# Scraping Toots about IKEA from Mastodon Social 

This notebook is a bit more advanced. It will only come with little explanations regarding the code. If you need more guidance, please refer to the notebook Mastodon_Migros_Prototype.

## Load libraries and modules

In [2]:
import json
import requests
import pandas as pd

In [3]:
from bs4 import BeautifulSoup

## Preparation - Defining Parameters, Flags, and a Timeframe

In [4]:
hashtag = 'ikea'
URL = f'https://mastodon.social/api/v1/timelines/tag/{hashtag}'

## Browsing and scraping

The following code now actually fetches recent posts with a specific hashtag from Mastodon and stores them in a Pandas DataFrame.

In [48]:
params = {'limit': 40}

since = pd.Timestamp('2024-01-01 00:00:00', tz='UTC')
is_end = False


results = []
chunk_no = 1

while True:

    try:
        response = requests.get(URL, params=params)
        print("STATUS OF YOUR SCRAPING")
        #print("OK - scraping of chunk no {} worked.".format(chunk_no))
        #print("--------------------------------")
        chunk_no += 1
        response.close()
    except:
        print("An error occured." 
              "The http status code is {}".format(response.status_code))
    
    toots = json.loads(response.text)

    if len(toots) == 0:
        print("There were no toots returned. " 
              "Check for spelling or use another hashtag")
        break
    
    for toot in toots:
        timestamp = pd.Timestamp(toot['created_at'], tz='utc')
        if timestamp <= since:
            is_end = True
            break
            
        results.append(toot)
    
    if is_end:
        break
    
    max_id = toots[-1]['id']
    params['max_id'] = max_id

    
df = pd.DataFrame(results)

STATUS OF YOUR SCRAPING
STATUS OF YOUR SCRAPING
STATUS OF YOUR SCRAPING
STATUS OF YOUR SCRAPING
STATUS OF YOUR SCRAPING
STATUS OF YOUR SCRAPING
STATUS OF YOUR SCRAPING
STATUS OF YOUR SCRAPING
STATUS OF YOUR SCRAPING
STATUS OF YOUR SCRAPING
STATUS OF YOUR SCRAPING
STATUS OF YOUR SCRAPING
STATUS OF YOUR SCRAPING
STATUS OF YOUR SCRAPING
STATUS OF YOUR SCRAPING
STATUS OF YOUR SCRAPING
STATUS OF YOUR SCRAPING
STATUS OF YOUR SCRAPING
STATUS OF YOUR SCRAPING
STATUS OF YOUR SCRAPING
STATUS OF YOUR SCRAPING
STATUS OF YOUR SCRAPING
STATUS OF YOUR SCRAPING
STATUS OF YOUR SCRAPING
STATUS OF YOUR SCRAPING
STATUS OF YOUR SCRAPING
STATUS OF YOUR SCRAPING


## Results and DF

In [49]:
df.shape

(1050, 24)

In [50]:
df.columns

Index(['id', 'created_at', 'in_reply_to_id', 'in_reply_to_account_id',
       'sensitive', 'spoiler_text', 'visibility', 'language', 'uri', 'url',
       'replies_count', 'reblogs_count', 'favourites_count', 'edited_at',
       'content', 'reblog', 'account', 'media_attachments', 'mentions', 'tags',
       'emojis', 'card', 'poll', 'application'],
      dtype='object')

## Cleaning up the data - respectively the DataFrame

In [51]:
df['account_id'] = df['account'].apply(lambda x: x['id'])
#df_small = df[["id", "created_at", "language", "account_id", "content", "tags"]]
#df_small.head()

**Using explode on the tags column**

In [52]:
df = df.explode("tags").reset_index()


In [None]:
#df.head()

**Cleaning a little more the tags column**

In [53]:
df["tag_name"] = df["tags"].apply(lambda y: y['name'])

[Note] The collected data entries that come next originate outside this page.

==> src/rtl/multi_dir_traffic_controller_if.sv <==
// Signal bundle between sensor conditioning / lamp drivers and the traffic controller.
// master drives time base, sensors and flash request; slave is the controller.
interface multi_dir_traffic_controller_if #(
    parameter int unsigned N_DIRS = 4,
    parameter int unsigned CNT_W  = 8
);
    localparam int unsigned DIR_W = $clog2(N_DIRS);

    logic              tick;
    logic [N_DIRS-1:0] sense;
    logic              flash_en;
    logic [N_DIRS-1:0] red;
    logic [N_DIRS-1:0] yellow;
    logic [N_DIRS-1:0] green;
    logic [DIR_W-1:0]  cur_dir;
    logic [1:0]        state;
    logic [CNT_W-1:0]  timer;

    modport master (
        output tick, sense, flash_en,
        input  red, yellow, green, cur_dir, state, timer
    );

    modport slave (
        input  tick, sense, flash_en,
        output red, yellow, green, cur_dir, state, timer
    );
endinterface

==> src/rtl/multi_dir_traffic_controller.sv <==
// N-approach round-robin traffic-light controller with demand latching, min/max green,
// gap-out extension, all-red clearance and maintenance flash. All timing is in ticks.
module multi_dir_traffic_controller #(
    parameter int unsigned N_DIRS      = 4,
    parameter int unsigned CNT_W       = 8,
    parameter int unsigned T_GREEN_MIN = 10,
    parameter int unsigned T_GREEN_MAX = 60,
    parameter int unsigned T_YELLOW    = 5,
    parameter int unsigned T_ALLRED    = 1,
    parameter int unsigned REST_DIR    = 0
) (
    input logic                        clk,
    input logic                        reset,
    multi_dir_traffic_controller_if.slave bus
);
    localparam int unsigned DIR_W = $clog2(N_DIRS);

    localparam logic [1:0] StGreen  = 2'd0;
    localparam logic [1:0] StYellow = 2'd1;
    localparam logic [1:0] StAllRed = 2'd2;
    localparam logic [1:0] StFlash  = 2'd3;

    localparam logic [CNT_W:0]   GMIN     = (CNT_W+1)'(T_GREEN_MIN);
    localparam logic [CNT_W:0]   GMAX     = (CNT_W+1)'(T_GREEN_MAX);
    localparam logic [CNT_W:0]   TYEL     = (CNT_W+1)'(T_YELLOW);
    localparam logic [CNT_W:0]   TAR      = (CNT_W+1)'(T_ALLRED);
    localparam logic [CNT_W-1:0] TIMER_MX = '1;
    localparam logic [DIR_W-1:0] REST     = DIR_W'(REST_DIR);

    logic [1:0]        state_q, state_d;
    logic [DIR_W-1:0]  cur_q, cur_d;
    logic [DIR_W-1:0]  nxt_q, nxt_d;
    logic [CNT_W-1:0]  timer_q, timer_d;
    logic [N_DIRS-1:0] req_q, req_d;
    logic              blink_q, blink_d;

    logic [CNT_W:0]    t;
    logic [N_DIRS-1:0] cur_mask;
    logic              other_req;
    logic [DIR_W-1:0]  scan_dir;
    logic              scan_found;
    int unsigned       scan_idx;

    // One extra bit so the timer+1 compare cannot wrap at saturation.
    assign t         = {1'b0, timer_q} + {{CNT_W{1'b0}}, 1'b1};
    assign cur_mask  = {{(N_DIRS-1){1'b0}}, 1'b1} << cur_q;
    assign other_req = |(req_q & ~cur_mask);

    // First pending approach after cur_dir, wrapping around.
    always_comb begin
        scan_dir   = cur_q;
        scan_found = 1'b0;
        scan_idx   = 0;
        for (int unsigned k = 1; k < N_DIRS; k++) begin
            scan_idx = (32'(cur_q) + k) % N_DIRS;
            if (!scan_found && req_q[scan_idx]) begin
                scan_found = 1'b1;
                scan_dir   = DIR_W'(scan_idx);
            end
        end
    end

    always_comb begin
        state_d = state_q;
        cur_d   = cur_q;
        nxt_d   = nxt_q;
        blink_d = blink_q;
        req_d   = req_q | (bus.sense & ~((state_q == StGreen) ? cur_mask : '0));

        if (bus.flash_en) begin
            state_d = StFlash;
            if (state_q != StFlash) begin
                blink_d = 1'b1;
            end else if (bus.tick) begin
                blink_d = ~blink_q;
            end
        end else begin
            case (state_q)
                StFlash: begin
                    state_d = StAllRed;
                    nxt_d   = REST;
                end
                StGreen: begin
                    if (bus.tick && other_req && t >= GMIN &&
                        (!bus.sense[cur_q] || t >= GMAX)) begin
                        state_d = StYellow;
                        nxt_d   = scan_dir;
                    end
                end
                StYellow: begin
                    if (bus.tick && t == TYEL) state_d = StAllRed;
                end
                default: begin
                    if (bus.tick && t == TAR) begin
                        state_d       = StGreen;
                        cur_d         = nxt_q;
                        req_d[nxt_q]  = 1'b0;
                    end
                end
            endcase
        end

        if (state_d != state_q) begin
            timer_d = '0;
        end else if (bus.tick && timer_q != TIMER_MX) begin
            timer_d = timer_q + 1'b1;
        end else begin
            timer_d = timer_q;
        end
    end

    always_ff @(posedge clk) begin
        if (reset) begin
            state_q <= StAllRed;
            cur_q   <= REST;
            nxt_q   <= REST;
            timer_q <= '0;
            req_q   <= '0;
            blink_q <= 1'b0;
        end else begin
            state_q <= state_d;
            cur_q   <= cur_d;
            nxt_q   <= nxt_d;
            timer_q <= timer_d;
            req_q   <= req_d;
            blink_q <= blink_d;
        end
    end

    always_comb begin
        bus.red    = '0;
        bus.yellow = '0;
        bus.green  = '0;
        case (state_q)
            StGreen: begin
                bus.green = cur_mask;
                bus.red   = ~cur_mask;
            end
            StYellow: begin
                bus.yellow = cur_mask;
                bus.red    = ~cur_mask;
            end
            StFlash:  bus.yellow = {N_DIRS{blink_q}};
            default:  bus.red    = '1;
        endcase
    end

    assign bus.cur_dir = cur_q;
    assign bus.state   = state_q;
    assign bus.timer   = timer_q;
endmodule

**Extracting the text from the content column**

In [54]:
def extract_text_from_html(html):

    """Parsing a string which is in html code to extract actual text.

    Parameters
    ----------
    html : string
        String that stores the content of the post (or any text) in html.

    Returns
    -------
    soup.get_text() : string
        A string with the actual text, without any html tags etc.
    """
    
    soup = BeautifulSoup(html, 'html.parser')
    return soup.get_text()



In [55]:
df["extracted_content"] = df["content"].apply(extract_text_from_html)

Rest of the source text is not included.